Ubiratan Brasil, O Estado de S.Paulo

28 de setembro de 2010 | 00h00

Antropóloga (preferia ser tratada assim a primeira-dama), Ruth Cardoso morreu em junho de 2008, aos 77 anos. Foi uma das primeiras a perceber a emergência dos movimentos sociais que abrigavam diversidades, como feministas, étnico-raciais e de orientação sexual. E, na fase de montagem do governo FHC, idealizou o programa Comunidade Solidária.

"Este é mais um longo perfil do que uma biografia", explica Loyola que, araraquarense como a perfilada, demorou mas cultivou uma relação mais próxima com ela. "Retrato alongado, com detalhes que a maioria desconhece. A Ruth dos bastidores, a mulher por trás da catedrática, da doutora, da primeira-dama, da feminista."

De fato, o livro é recheado de boas histórias, tanto da formação profissional como curiosidades pessoais. É o caso, por exemplo, do momento em que Ruth conheceu o futuro marido, com quem se casou em 1953. "Conheci Fernando Henrique no vestibular da faculdade", conta. "Ele estava sozinho em São Paulo e queria cursar Filosofia e Direito. Sentado ao meu lado, íamos fazer exame oral. Matreiro, ele me comoveu, dizendo que não tinha tido tempo de estudar, me contou uma história dramática, de maneira que passei todas as fichas para ele. Aí começou. Todos o consideravam o bonitão, mas confesso que nem era tanto. Tão magrinho!"

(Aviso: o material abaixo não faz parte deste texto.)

File: src/rtl/pit_timer_pkg.sv
// Shared constants for the programmable interval timer.
// Holds the datapath width and the register-write decode offsets.
package pit_timer_pkg;

  localparam int PIT_WIDTH = 16;

  localparam logic [3:0] PIT_PRE_OFS = 4'h0;
  localparam logic [3:0] PIT_DIV_OFS = 4'h4;

endpackage

File: src/rtl/dncnt_word.sv
// Loadable down counter built as a ripple chain of per-bit cells.
// Ports: clk, resl, ld, ci, d in; q count, co = ci & (q == 0) out.
module dncnt_word
  import pit_timer_pkg::*;
#(
  parameter int WIDTH = PIT_WIDTH
) (
  input  logic             clk,
  input  logic             resl,
  input  logic             ld,
  input  logic             ci,
  input  logic [WIDTH-1:0] d,
  output logic [WIDTH-1:0] q,
  output logic             co
);

  logic [WIDTH:0]   brw;
  logic [WIDTH-1:0] nxt;

  assign brw[0] = ci;

  // A borrow ripples up through every zero bit; the final
  // borrow doubles as the underflow carry of the word.
  for (genvar i = 0; i < WIDTH; i++) begin : g_cell
    assign brw[i+1] = brw[i] & ~q[i];
    assign nxt[i]   = ld ? d[i] : (q[i] ^ brw[i]);
  end

  assign co = brw[WIDTH];

  always_ff @(posedge clk) begin
    if (!resl) q <= '0;
    else       q <= nxt;
  end

endmodule

File: src/rtl/pit_timer.sv
// Programmable interval timer: prescaler word feeding a divider word.
// Ports: pre_wr/pre_d, div_wr/div_d writes; pre_q, div_q, tick, pit_int.
module pit_timer
  import pit_timer_pkg::*;
#(
  parameter int WIDTH = PIT_WIDTH
) (
  input  logic             clk,
  input  logic             resl,
  input  logic             pre_wr,
  input  logic [WIDTH-1:0] pre_d,
  input  logic             div_wr,
  input  logic [WIDTH-1:0] div_d,
  output logic [WIDTH-1:0] pre_q,
  output logic [WIDTH-1:0] div_q,
  output logic             tick,
  output logic             pit_int
);

  logic [WIDTH-1:0] pre_rl;
  logic [WIDTH-1:0] div_rl;
  logic [WIDTH-1:0] pre_ld_d;
  logic [WIDTH-1:0] div_ld_d;
  logic             run;
  logic             pre_co;
  logic             div_co;
  logic             pre_uf;
  logic             pre_ld;
  logic             div_ld;

  assign run = |pre_rl;

  // A write replaces the reload and masks that cycle's underflow.
  assign pre_ld   = pre_wr | pre_co;
  assign pre_ld_d = pre_wr ? pre_d : pre_rl;
  assign pre_uf   = pre_co & ~pre_wr;

  assign div_ld   = div_wr | div_co;
  assign div_ld_d = div_wr ? div_d : div_rl;

  dncnt_word #(.WIDTH(WIDTH)) u_pre (
    .clk  (clk),
    .resl (resl),
    .ld   (pre_ld),
    .ci   (run),
    .d    (pre_ld_d),
    .q    (pre_q),
    .co   (pre_co)
  );

  dncnt_word #(.WIDTH(WIDTH)) u_div (
    .clk  (clk),
    .resl (resl),
    .ld   (div_ld),
    .ci   (pre_uf),
    .d    (div_ld_d),
    .q    (div_q),
    .co   (div_co)
  );

  always_ff @(posedge clk) begin
    if (!resl) begin
      pre_rl  <= '0;
      div_rl  <= '0;
      tick    <= 1'b0;
      pit_int <= 1'b0;
    end else begin
      if (pre_wr) pre_rl <= pre_d;
      if (div_wr) div_rl <= div_d;
      tick    <= pre_uf;
      pit_int <= div_co & ~div_wr;
    end
  end

endmodule

File: config.mk
export PLATFORM = sky130hd
export DESIGN_NAME = pit_timer
export DESIGN_NICKNAME = d
export VERILOG_FILES = /design/src/rtl/pit_timer_pkg.sv /design/src/rtl/dncnt_word.sv /design/src/rtl/pit_timer.sv
export SDC_FILE = /design/constraint.sdc
export NUM_CORES = 1
export LEC_CHECK = 0
export CAP_MARGIN = 40
export CORE_MARGIN = 2
export CORE_UTILIZATION = 55
export DETAILED_ROUTE_END_ITERATION = 8
export PLACE_DENSITY = 0.92
export RECOVER_POWER = 100
export SLEW_MARGIN = 0
export SYNTH_ARGS = -nofsm -noshare
export SYNTH_HDL_FRONTEND = slang
export SYNTH_SLANG_ARGS = --single-unit
File: constraint.sdc
create_clock -name clk -period 17.45 [get_ports clk]
set_input_delay 5.235 -clock clk [delete_from_list [all_inputs] [get_ports clk]]
set_output_delay 5.235 -clock clk [all_outputs]
set_load 0.05 [all_outputs]
-- Word level (Yosys, flattened, before mapping)
Cells that the tools add are included.
Widths: inputs -> output; s select.
- reduce and logical (&&, ||, !) cells: 1
- bitwise operators: 102
- mux-type cells: 34
- operators by type and width (kind ; number):
    $and 1x1->1 ; 34
    $not 1->1 ; 34
    $mux 1 ; 32
    $mux 16 ; 2
    $xor 1x1->1 ; 32
    $reduce_or 16->1 ; 1
    $or 1x1->1 ; 2
- input bits: 36
- output and inout port bits: 34
- bits in registers: 66
- logic and storage cells: 143

-- Longest topological paths before layout
- depth after elaboration: 36
- mapped depth: 39

-- Cells and area by module
A second synthesis with hierarchy kept.
- cells, all modules: 316
- area total of the unflattened synthesis: 3303.2 um^2
- modules (own cells, without submodules) (module ; cells an instance ; area an instance (um^2) ; instances):
    pit_timer ; 116 ; 1450.1 ; 1
    dncnt_word at u_pre ; 100 ; 928.4 ; 1
    dncnt_word at u_div ; 100 ; 924.6 ; 1

-- Worst setup path before layout
OpenSTA, ideal clock, no wires.
- path kind: input-to-reg
- start: input pre_wr
- end: register u_div.q[4]
- stages: 21
- required time: 17.328 ns
- slack: 8.386 ns
- setup time: 0.122 ns
- arrival time: 8.943 ns
- path through: buf_4 -> and2b_1 -> ha_1 -> ha_1 -> ha_1 -> ha_1 -> ha_1 -> ha_1 -> ha_1 -> ha_1 -> ha_1 -> ha_1 -> ha_1 -> ha_1 -> ha_1 -> ha_1 -> ha_1 -> ha_1 -> buf_6 -> and2_0 -> o311a_1
- cells in the longest elaborated chain, start to end: 20
- elaborated cells between the ends (all ways): 21
- those cells by class: mux (1); bitwise (20)
- ends and longest elaborated chain (item ; RTL line ; text):
    start, declared ; pit_timer.sv:10 ; input logic pre_wr,
    $not 1->1 (*) ; pit_timer.sv:36 ; assign pre_uf = pre_co & ~pre_wr;
    $and 1x1->1 (*) ; pit_timer.sv:36 ;
    net pre_uf ; pit_timer.sv:27 ; logic pre_uf;
    $and 1x1->1 (*) (4 in a row) ; dncnt_word.sv:25 ; assign brw[i+1] = brw[i] & ~q[i];
    $and 1x1->1 (12 in a row) ; dncnt_word.sv:25 ;
    $or 1x1->1 ; pit_timer.sv:38 ; assign div_ld = div_wr | div_co;
    $mux 1 (*) ; dncnt_word.sv:26 ; assign nxt[i] = ld ? d[i] : (q[i] ^ brw[i]);
    end signal, assigned ; dncnt_word.sv:33 ; else q <= nxt;
    end, declared ; dncnt_word.sv:13 ; output logic [WIDTH-1:0] q,
The timed path passes the listed nets; every way through them passes the cells marked *.
A chain may end at the register's enable or synchronous reset.

-- Worst setup path after layout
- start: input pre_wr
- end: register u_div.q[7]
- cells in the longest elaborated chain, start to end: 20
- elaborated cells between the ends (all ways): 21
- those cells by class: mux (1); bitwise (20)
- ends and longest elaborated chain (item ; RTL line):
    $not 1->1 (*) ; pit_timer.sv:36
    $and 1x1->1 (*) ; pit_timer.sv:36
    net pre_uf ; pit_timer.sv:27
    $and 1x1->1 (*) (7 in a row) ; dncnt_word.sv:25
    $and 1x1->1 (9 in a row) ; dncnt_word.sv:25
    $or 1x1->1 ; pit_timer.sv:38
    $mux 1 (*) ; dncnt_word.sv:26
Marks and branches as above.

==> impl_metrics.toml <==
[pwr]
p_int_uw = 283
p_clk_share_pct = 35.4
pwr-share-comb_pct = 22.0
power.density_nw_per_um2 = 91.6
switching_share_pct = 28.2
seq_power_share_pct = 42.6
p_switching_uw = 111
ir_worst_vdd_uv = 56.9
leakage_uw = 0.00191

[die]
rows = 28
boundaryPins = 70
die-area_sq_um = 6890
die_x_um = 83.0
core_sq_um = 5990
dieHeight_um = 83.0
initial_core_util_pct = 57.3

[cells_and_area]
drive_above_1_share_pct = 5.21
areaGrowthSynthToFinish_pct = 25.3
fillers = 465
post-route-util_pct = 71.8
diodes = 0
final_nets = 485

[synthesis]
synth_ff_type = "dfxtp_1"
synth_cell_types = 22
ys_top_cells_by_area = "dfxtp_1 38%, nor2b_1 13%, ha_1 12%"
yosysMostFrequentCell = "nor2b_1"
postSynth.asyncResetShare_pct = 0
netlist_instances = 357
ys_seq_area_share_pct = 38.5
synth_top_area_share_pct = 38.5
synth_top_cells_by_count = "70 x nor2b_1, 66 x dfxtp_1, 32 x ha_1, 32 x inv_1, 32 x mux2i_1"
yosysTopAreaCell = "dfxtp_1"
yosys_warnings = 0
synth-seq-cells = 66
synth-edff-count = 0
synth_fp_nets = 425
synthesis.area_sq_um = 3430
syn_area_per_cell_sq_um = 9.62

[timing]
rsz0062_at_grt = "false"
hold_viol_final = 0
fin_skew_ps = 10.7
tns_ps = 0
setup_slack_ps = 6110
fin_crit_ps = 11340
maxSlewViolCount = 83
worstMarginPinSlew_ps = 2020
setup_viol = 0
max_freq_ghz = 0.0882
period_share_pct = 65.0
maxSlewHeadroom_pct = -34.6
hold_slack_ps = 518

[critical_path]
end_kind = "flop"
worstPathArrival_ps = 11570
cp_max_fo = 39
worst_setup_path_start_kind = "input port"
critical_path_required_ps = 17680
worst-r2r-cell-count = 38
critPathKind = "in2reg"

[route]
wire_per_inst_um = 13.8
drt_pre_antenna_iters = 4
postRouteAntennaNets = 0
drt-vias-per-instance = 5.29
vias = 2629
drtIter0Drc = 111
routed_wl_um = 6850
drc = 0

[clock_tree]
cts-htree-levels = 3
cts-root-buf = "clkbuf_8"
cts.sinks = 66
ctsResizeCount = 0
ctsLongestPathBuffers = 2
cts_buffers = 9
tritoncts = "done"
postCtsHoldBufs = 0
clk_latency_ps = 350
path_clk_slew_ps = 60
postCtsSetupRepairBufs = 0

[worst_hold_path]
hold_depth = 2
hp-class = "reg2reg"

[place]
pre_cts_slack_ps = 7190
dp_hpwl_um = 4850
gp_routability_congestion = 0.740
port_buffers = 69

[run_status]
status = "finished, violations left"
violations = "capacitance limit, slew limit"

[global_routing]
groute.usage.overall_pct = 20.3
grt_max_degree = 57
grt.overflow.total = 0
grt_pass1_vias = 2552
antenna_found_initial = 0
grt_first_pass_wirelength_um = 11400

[run]
maxCapViolations = 2
[metrics by stage]
step / area (sq um) / instances / total power [uW]
after floorplan: 3430 / 357 / 231
final: 4300 / 497 / 394
after global routing: 4300 / 497 / 412
after global placement: 4060 / 478 / 257
after detailed placement: 4110 / 481 / 260
after CTS: 4320 / 497 / 400
[placed cells by master (no fill, tap or decap)]
master	instances
and2_1	3
and2b_1	1
nand2_1	1
bufinv_16	2
buf_6	1
nor2b_1	70
and2_0	11
nand4_1	1
o31ai_1	12
mux2i_1	32
nor4_1	4
clkbuf_1	7
ha_1	32
clkbuf_8	10
nor2_1	14
buf_12	1
buf_2	1
dlygate4sd3_1	35
inv_1	32
o311a_1	13
nand2b_1	15
clkdlybuf4s50_1	32
nand3_1	19
o31ai_2	7
dfxtp_1	66
[registers in the layout, indices dropped and copies added, names as in the netlist]
register and cells:
u_div.q 16, pit_int 1, tick 1, u_pre.q 16
div_rl 16, pre_rl 16
[power by group through the flow]
stage | sequential (uW) | combinational [uW] | clock (uW)
floorplan | 193 | 38.0 | 0
global placement | 171 | 85.8 | 0
detailed placement | 172 | 88.9 | 0
CTS | 168 | 89.7 | 142
global route | 169 | 94.5 | 148
finish | 168 | 86.8 | 140
[worst paths after layout]
check	startpoint	endpoint	slack, ps
max	pre_wr	u_div.q[7]	6110
min	div_rl[7]	div_rl[7]	520
max reg2reg	pre_rl[11]	u_div.q[7]	8890
min reg2reg	div_rl[7]	div_rl[7]	520
[critical path, stage by stage]
cell	delay [ps]
dlygate4sd3_1	520
clkbuf_1	1400
and2b_1	330
ha_1	180
ha_1	170
ha_1	180
ha_1	190
ha_1	190
ha_1	180
ha_1	180
ha_1	180
ha_1	190
ha_1	190
ha_1	180
ha_1	200
ha_1	190
ha_1	180
ha_1	180
ha_1	330
clkbuf_1	380
and2_0	270
o311a_1	320
[per-layer routing]
layer / global-route usage (%) / share of wire, % / vias up
li1: - / - / 1317
met1: 23.9 / 42 / 1229
met2: 34.0 / 51 / 66
met3: 4.87 / 5.1 / 17
met4: 11.2 / 2.0 / 0
met5: 0 / 0 / -
[layout make-up]
| type | count | area, sq um | area share (%) |
|---|---|---|---|
| clock inverter | 2 | 60.1 | 1.40 |
| sequential | 66 | 1320 | 30.7 |
| multi-input combinational | 235 | 1840 | 42.7 |
| tap | 75 | 93.8 | 2.18 |
| clock buffer | 14 | 153 | 3.55 |
| inverter | 32 | 120 | 2.79 |
| timing repair buffer | 73 | 718 | 16.7 |
[logic make-up (layout without fill, tap and decap cells)]
| family | count (synthesis) | count (layout) | synth area share (%) |
|---|---|---|---|
| compound gates | 32 | 32 | 8.96 |
| fa+ha+maj | 32 | 32 | 11.7 |
| buf+inv | 56 | 121 | 8.01 |
| flops | 66 | 66 | 38.5 |
| mux | 32 | 32 | 9.33 |
| simple gates | 139 | 139 | 23.6 |
Note: power is estimated with default switching activity, not from simulation.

A partir de suas entrevistas, Loyola descobriu também novas facetas da profissional. Para o historiador Jorge Caldeira, "Ruth teve a visão de que antropologia não era só para estudar a cultura dos outros, mas para estudar a sua própria cultura com estranhamento". Com isso, analisou movimentos sociais até então desprezados, ajudando a uma reformulação do setor de Ciência Política.

Do ponto de vista pessoal, Loyola reforça a fama de reservada. "Ela se abria pouco", comenta Regina Meyer, amiga íntima. "Ruth imaginava que entendêssemos seus subentendidos, silêncios. Nunca deixava ultrapassar certos limites."

Sobre o poder, Ruth era irônica: "Você entra em um espaço, cheio de figuras do primeiro ao último escalão, olha para o teto e comenta como quem não quer nada: puxa, não tem uma vaca neste teto? No dia seguinte, ao entrar no salão vai descobrir que alguém colocou uma vaca no teto."

FRAGMENTOS DE UMA VIDA

Globo (300 págs., R$ 44,90). Local: Livraria Cultura. Av. Paulista, 2.073,

tel. 3170-4033. Hoje, 19 h.

TRECHO

"Ruth e FHC refletiam...

... sobre o fato de um presidente ser um prisioneiro de luxo. "Às vezes, aos sábados andávamos a pé pelo parque, mas era complicado, a cada tantos metros, passávamos por um guarda com fuzil. Era uma vida aborrecida também para eles, rapazes jovens e pobres da periferia, houve o caso de dois que se suicidaram, espremidos pelo tédio. Não tinha graça nenhuma passear e dar com aqueles jovens, e ainda perceber a segurança que nos seguia a uma distância prudente. Não havia privacidade, era a sensação constante de estarmos vigiados."